The task - Your task is to quote the records from their first line through the line containing "localparam int TPC_ST_EOT", with nothing added or left out.

+ + + + +

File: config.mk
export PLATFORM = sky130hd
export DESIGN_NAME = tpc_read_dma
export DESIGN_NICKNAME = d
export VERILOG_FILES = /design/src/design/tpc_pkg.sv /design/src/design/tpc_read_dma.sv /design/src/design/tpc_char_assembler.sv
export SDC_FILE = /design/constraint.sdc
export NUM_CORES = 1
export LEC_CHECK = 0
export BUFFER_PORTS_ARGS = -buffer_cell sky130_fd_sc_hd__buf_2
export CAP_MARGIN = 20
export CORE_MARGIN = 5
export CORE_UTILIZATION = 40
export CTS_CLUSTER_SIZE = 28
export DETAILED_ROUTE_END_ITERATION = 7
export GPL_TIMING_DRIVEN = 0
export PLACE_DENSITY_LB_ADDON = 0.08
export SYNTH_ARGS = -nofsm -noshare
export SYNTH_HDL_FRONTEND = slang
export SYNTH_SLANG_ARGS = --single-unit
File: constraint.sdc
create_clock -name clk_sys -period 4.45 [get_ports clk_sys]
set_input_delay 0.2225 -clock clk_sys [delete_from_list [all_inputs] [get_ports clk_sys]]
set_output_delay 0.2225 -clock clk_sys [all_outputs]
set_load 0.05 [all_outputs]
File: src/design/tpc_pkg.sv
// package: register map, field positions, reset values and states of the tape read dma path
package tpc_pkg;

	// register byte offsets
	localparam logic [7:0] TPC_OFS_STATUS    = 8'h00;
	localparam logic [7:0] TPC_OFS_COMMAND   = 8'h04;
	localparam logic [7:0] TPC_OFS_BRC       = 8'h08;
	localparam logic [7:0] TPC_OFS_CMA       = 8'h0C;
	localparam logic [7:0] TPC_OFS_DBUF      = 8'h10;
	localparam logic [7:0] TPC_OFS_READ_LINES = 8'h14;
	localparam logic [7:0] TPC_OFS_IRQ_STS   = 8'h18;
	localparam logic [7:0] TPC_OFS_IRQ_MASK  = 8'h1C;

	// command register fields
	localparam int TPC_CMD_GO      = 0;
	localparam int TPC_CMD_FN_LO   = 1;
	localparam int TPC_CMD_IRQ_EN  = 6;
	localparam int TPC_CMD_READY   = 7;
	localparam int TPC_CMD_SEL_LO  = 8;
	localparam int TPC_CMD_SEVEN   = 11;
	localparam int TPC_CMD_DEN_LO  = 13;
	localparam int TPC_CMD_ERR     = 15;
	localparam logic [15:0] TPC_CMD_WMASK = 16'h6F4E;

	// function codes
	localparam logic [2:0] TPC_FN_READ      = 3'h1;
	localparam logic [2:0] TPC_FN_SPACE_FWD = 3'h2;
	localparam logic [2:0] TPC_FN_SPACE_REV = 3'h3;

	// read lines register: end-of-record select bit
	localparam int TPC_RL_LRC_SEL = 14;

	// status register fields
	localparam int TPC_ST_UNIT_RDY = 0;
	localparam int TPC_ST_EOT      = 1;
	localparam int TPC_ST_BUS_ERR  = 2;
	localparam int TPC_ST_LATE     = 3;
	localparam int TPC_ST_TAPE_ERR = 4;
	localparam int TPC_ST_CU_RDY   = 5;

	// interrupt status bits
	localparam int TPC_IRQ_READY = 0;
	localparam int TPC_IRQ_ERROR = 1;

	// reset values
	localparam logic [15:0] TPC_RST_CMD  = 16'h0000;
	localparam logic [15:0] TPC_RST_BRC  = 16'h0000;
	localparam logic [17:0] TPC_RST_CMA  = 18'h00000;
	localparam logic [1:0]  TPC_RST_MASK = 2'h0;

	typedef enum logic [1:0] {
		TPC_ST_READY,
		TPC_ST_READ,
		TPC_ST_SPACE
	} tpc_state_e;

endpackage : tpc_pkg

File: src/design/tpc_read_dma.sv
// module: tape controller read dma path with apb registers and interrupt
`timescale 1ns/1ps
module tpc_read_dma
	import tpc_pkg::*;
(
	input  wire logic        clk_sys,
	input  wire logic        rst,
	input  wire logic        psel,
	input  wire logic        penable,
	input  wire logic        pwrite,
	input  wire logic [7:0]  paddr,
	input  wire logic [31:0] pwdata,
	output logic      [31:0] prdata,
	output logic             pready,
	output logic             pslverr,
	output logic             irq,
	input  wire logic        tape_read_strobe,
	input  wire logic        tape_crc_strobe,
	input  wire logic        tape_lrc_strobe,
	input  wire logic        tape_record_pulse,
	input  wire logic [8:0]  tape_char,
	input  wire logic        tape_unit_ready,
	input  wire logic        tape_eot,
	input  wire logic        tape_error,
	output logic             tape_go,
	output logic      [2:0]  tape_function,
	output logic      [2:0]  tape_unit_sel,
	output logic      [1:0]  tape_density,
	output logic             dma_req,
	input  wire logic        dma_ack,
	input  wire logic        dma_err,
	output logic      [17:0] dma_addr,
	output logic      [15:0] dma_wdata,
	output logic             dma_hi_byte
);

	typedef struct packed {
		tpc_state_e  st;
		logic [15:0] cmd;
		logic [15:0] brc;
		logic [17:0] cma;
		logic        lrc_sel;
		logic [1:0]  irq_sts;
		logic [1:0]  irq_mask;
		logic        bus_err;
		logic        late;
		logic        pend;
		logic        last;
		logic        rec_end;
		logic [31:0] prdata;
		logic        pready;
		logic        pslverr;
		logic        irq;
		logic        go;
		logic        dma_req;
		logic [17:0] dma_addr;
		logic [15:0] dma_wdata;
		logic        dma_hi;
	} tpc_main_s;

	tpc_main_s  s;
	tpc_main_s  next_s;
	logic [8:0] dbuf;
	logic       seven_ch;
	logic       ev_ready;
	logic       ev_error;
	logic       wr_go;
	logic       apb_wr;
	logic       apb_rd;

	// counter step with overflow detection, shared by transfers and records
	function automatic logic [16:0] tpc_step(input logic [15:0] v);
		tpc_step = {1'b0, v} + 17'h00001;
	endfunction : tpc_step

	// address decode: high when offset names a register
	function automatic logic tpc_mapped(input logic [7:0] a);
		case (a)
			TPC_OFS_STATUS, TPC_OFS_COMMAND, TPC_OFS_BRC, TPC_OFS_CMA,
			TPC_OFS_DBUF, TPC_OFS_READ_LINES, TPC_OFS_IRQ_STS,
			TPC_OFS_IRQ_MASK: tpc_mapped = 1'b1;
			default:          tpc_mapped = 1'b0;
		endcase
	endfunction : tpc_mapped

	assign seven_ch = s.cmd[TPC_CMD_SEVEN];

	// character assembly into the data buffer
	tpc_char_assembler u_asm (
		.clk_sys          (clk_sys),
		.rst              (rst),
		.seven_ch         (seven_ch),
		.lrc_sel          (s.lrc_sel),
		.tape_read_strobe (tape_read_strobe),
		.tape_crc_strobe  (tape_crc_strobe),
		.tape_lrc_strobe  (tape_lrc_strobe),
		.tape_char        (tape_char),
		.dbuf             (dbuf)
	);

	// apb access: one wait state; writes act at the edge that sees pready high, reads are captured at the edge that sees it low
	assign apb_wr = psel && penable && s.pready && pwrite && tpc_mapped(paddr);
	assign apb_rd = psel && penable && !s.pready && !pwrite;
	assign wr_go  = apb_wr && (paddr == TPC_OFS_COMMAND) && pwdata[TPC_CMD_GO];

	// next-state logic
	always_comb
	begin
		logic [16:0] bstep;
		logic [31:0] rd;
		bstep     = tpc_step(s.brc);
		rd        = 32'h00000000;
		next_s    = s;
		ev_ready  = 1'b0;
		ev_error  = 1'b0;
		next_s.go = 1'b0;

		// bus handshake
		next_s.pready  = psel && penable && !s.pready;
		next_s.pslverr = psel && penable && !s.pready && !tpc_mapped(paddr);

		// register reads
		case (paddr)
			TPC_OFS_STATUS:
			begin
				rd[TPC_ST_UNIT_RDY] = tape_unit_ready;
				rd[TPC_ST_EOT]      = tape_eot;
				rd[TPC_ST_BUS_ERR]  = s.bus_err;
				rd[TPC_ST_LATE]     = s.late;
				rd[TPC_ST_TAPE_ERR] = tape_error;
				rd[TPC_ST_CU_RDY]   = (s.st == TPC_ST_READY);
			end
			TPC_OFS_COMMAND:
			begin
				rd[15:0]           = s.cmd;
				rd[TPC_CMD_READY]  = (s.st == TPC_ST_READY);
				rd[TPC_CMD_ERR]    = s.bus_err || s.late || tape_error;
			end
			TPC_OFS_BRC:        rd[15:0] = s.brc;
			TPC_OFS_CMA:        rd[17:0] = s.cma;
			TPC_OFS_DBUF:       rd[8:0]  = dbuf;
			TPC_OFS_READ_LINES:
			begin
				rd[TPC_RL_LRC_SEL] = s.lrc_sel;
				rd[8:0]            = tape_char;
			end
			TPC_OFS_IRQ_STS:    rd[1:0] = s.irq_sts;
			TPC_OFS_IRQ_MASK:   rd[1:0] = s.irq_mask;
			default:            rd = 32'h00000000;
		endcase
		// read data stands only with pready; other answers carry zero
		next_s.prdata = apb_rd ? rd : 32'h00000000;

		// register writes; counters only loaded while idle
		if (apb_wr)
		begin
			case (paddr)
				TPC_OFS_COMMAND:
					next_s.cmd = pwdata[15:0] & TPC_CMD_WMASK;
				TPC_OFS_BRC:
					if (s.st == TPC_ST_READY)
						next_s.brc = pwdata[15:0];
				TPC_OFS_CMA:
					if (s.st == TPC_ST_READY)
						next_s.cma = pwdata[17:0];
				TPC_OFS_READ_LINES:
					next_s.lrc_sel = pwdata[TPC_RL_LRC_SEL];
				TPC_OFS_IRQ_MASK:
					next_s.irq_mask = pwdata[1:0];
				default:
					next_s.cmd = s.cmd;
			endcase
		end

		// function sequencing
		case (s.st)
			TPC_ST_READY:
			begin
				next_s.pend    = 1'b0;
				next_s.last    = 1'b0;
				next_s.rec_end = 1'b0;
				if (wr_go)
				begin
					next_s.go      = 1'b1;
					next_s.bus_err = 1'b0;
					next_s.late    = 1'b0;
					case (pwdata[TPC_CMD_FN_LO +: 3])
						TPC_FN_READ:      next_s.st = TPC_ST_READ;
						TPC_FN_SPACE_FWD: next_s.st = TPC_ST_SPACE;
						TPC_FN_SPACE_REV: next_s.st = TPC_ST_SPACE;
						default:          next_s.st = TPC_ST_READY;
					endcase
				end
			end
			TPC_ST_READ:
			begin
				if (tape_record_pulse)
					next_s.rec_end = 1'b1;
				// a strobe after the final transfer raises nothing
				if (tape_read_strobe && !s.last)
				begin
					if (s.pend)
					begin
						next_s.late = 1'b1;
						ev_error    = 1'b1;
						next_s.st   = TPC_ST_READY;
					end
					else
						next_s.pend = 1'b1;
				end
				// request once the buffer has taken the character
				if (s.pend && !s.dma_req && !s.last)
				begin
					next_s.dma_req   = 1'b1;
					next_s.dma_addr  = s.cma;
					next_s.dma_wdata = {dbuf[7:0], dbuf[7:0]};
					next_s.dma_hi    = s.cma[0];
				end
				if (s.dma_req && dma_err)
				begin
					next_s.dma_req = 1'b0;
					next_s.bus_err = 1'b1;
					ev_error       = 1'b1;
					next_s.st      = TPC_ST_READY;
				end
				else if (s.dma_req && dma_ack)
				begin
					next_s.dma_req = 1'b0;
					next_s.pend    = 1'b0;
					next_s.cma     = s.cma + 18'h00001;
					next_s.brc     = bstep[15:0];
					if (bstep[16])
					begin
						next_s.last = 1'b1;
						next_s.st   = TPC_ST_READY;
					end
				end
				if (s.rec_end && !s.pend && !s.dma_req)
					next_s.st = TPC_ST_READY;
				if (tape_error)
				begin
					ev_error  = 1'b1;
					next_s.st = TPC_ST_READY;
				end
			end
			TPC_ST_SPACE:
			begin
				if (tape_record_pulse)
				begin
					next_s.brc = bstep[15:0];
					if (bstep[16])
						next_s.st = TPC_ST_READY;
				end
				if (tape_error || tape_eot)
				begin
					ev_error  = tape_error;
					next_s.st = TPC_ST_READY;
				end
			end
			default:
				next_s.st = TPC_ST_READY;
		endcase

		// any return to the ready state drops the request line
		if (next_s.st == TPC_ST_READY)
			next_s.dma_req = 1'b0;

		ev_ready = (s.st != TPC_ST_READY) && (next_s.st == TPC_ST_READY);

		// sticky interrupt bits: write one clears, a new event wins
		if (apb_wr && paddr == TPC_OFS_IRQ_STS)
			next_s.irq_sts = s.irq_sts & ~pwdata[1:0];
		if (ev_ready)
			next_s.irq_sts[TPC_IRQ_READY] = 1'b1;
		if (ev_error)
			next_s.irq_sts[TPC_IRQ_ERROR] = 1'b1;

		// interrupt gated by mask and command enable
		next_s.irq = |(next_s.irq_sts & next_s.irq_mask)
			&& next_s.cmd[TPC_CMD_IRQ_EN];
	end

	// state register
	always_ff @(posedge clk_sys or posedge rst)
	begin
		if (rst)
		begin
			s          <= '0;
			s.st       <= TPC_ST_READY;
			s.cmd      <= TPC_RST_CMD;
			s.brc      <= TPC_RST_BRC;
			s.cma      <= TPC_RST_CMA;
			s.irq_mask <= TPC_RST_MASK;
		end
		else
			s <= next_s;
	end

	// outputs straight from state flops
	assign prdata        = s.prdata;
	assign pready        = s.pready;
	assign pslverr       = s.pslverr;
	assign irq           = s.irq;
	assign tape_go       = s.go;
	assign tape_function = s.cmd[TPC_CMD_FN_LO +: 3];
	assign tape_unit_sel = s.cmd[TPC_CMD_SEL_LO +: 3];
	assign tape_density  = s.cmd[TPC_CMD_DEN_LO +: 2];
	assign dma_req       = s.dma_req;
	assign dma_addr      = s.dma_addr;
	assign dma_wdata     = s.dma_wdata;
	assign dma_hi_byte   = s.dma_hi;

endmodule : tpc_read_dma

+ + + + +

Reply to the task -
File: config.mk
export PLATFORM = sky130hd
export DESIGN_NAME = tpc_read_dma
export DESIGN_NICKNAME = d
export VERILOG_FILES = /design/src/design/tpc_pkg.sv /design/src/design/tpc_read_dma.sv /design/src/design/tpc_char_assembler.sv
export SDC_FILE = /design/constraint.sdc
export NUM_CORES = 1
export LEC_CHECK = 0
export BUFFER_PORTS_ARGS = -buffer_cell sky130_fd_sc_hd__buf_2
export CAP_MARGIN = 20
export CORE_MARGIN = 5
export CORE_UTILIZATION = 40
export CTS_CLUSTER_SIZE = 28
export DETAILED_ROUTE_END_ITERATION = 7
export GPL_TIMING_DRIVEN = 0
export PLACE_DENSITY_LB_ADDON = 0.08
export SYNTH_ARGS = -nofsm -noshare
export SYNTH_HDL_FRONTEND = slang
export SYNTH_SLANG_ARGS = --single-unit
File: constraint.sdc
create_clock -name clk_sys -period 4.45 [get_ports clk_sys]
set_input_delay 0.2225 -clock clk_sys [delete_from_list [all_inputs] [get_ports clk_sys]]
set_output_delay 0.2225 -clock clk_sys [all_outputs]
set_load 0.05 [all_outputs]
File: src/design/tpc_pkg.sv
// package: register map, field positions, reset values and states of the tape read dma path
package tpc_pkg;

	// register byte offsets
	localparam logic [7:0] TPC_OFS_STATUS    = 8'h00;
	localparam logic [7:0] TPC_OFS_COMMAND   = 8'h04;
	localparam logic [7:0] TPC_OFS_BRC       = 8'h08;
	localparam logic [7:0] TPC_OFS_CMA       = 8'h0C;
	localparam logic [7:0] TPC_OFS_DBUF      = 8'h10;
	localparam logic [7:0] TPC_OFS_READ_LINES = 8'h14;
	localparam logic [7:0] TPC_OFS_IRQ_STS   = 8'h18;
	localparam logic [7:0] TPC_OFS_IRQ_MASK  = 8'h1C;

	// command register fields
	localparam int TPC_CMD_GO      = 0;
	localparam int TPC_CMD_FN_LO   = 1;
	localparam int TPC_CMD_IRQ_EN  = 6;
	localparam int TPC_CMD_READY   = 7;
	localparam int TPC_CMD_SEL_LO  = 8;
	localparam int TPC_CMD_SEVEN   = 11;
	localparam int TPC_CMD_DEN_LO  = 13;
	localparam int TPC_CMD_ERR     = 15;
	localparam logic [15:0] TPC_CMD_WMASK = 16'h6F4E;

	// function codes
	localparam logic [2:0] TPC_FN_READ      = 3'h1;
	localparam logic [2:0] TPC_FN_SPACE_FWD = 3'h2;
	localparam logic [2:0] TPC_FN_SPACE_REV = 3'h3;

	// read lines register: end-of-record select bit
	localparam int TPC_RL_LRC_SEL = 14;

	// status register fields
	localparam int TPC_ST_UNIT_RDY = 0;
	localparam int TPC_ST_EOT      = 1;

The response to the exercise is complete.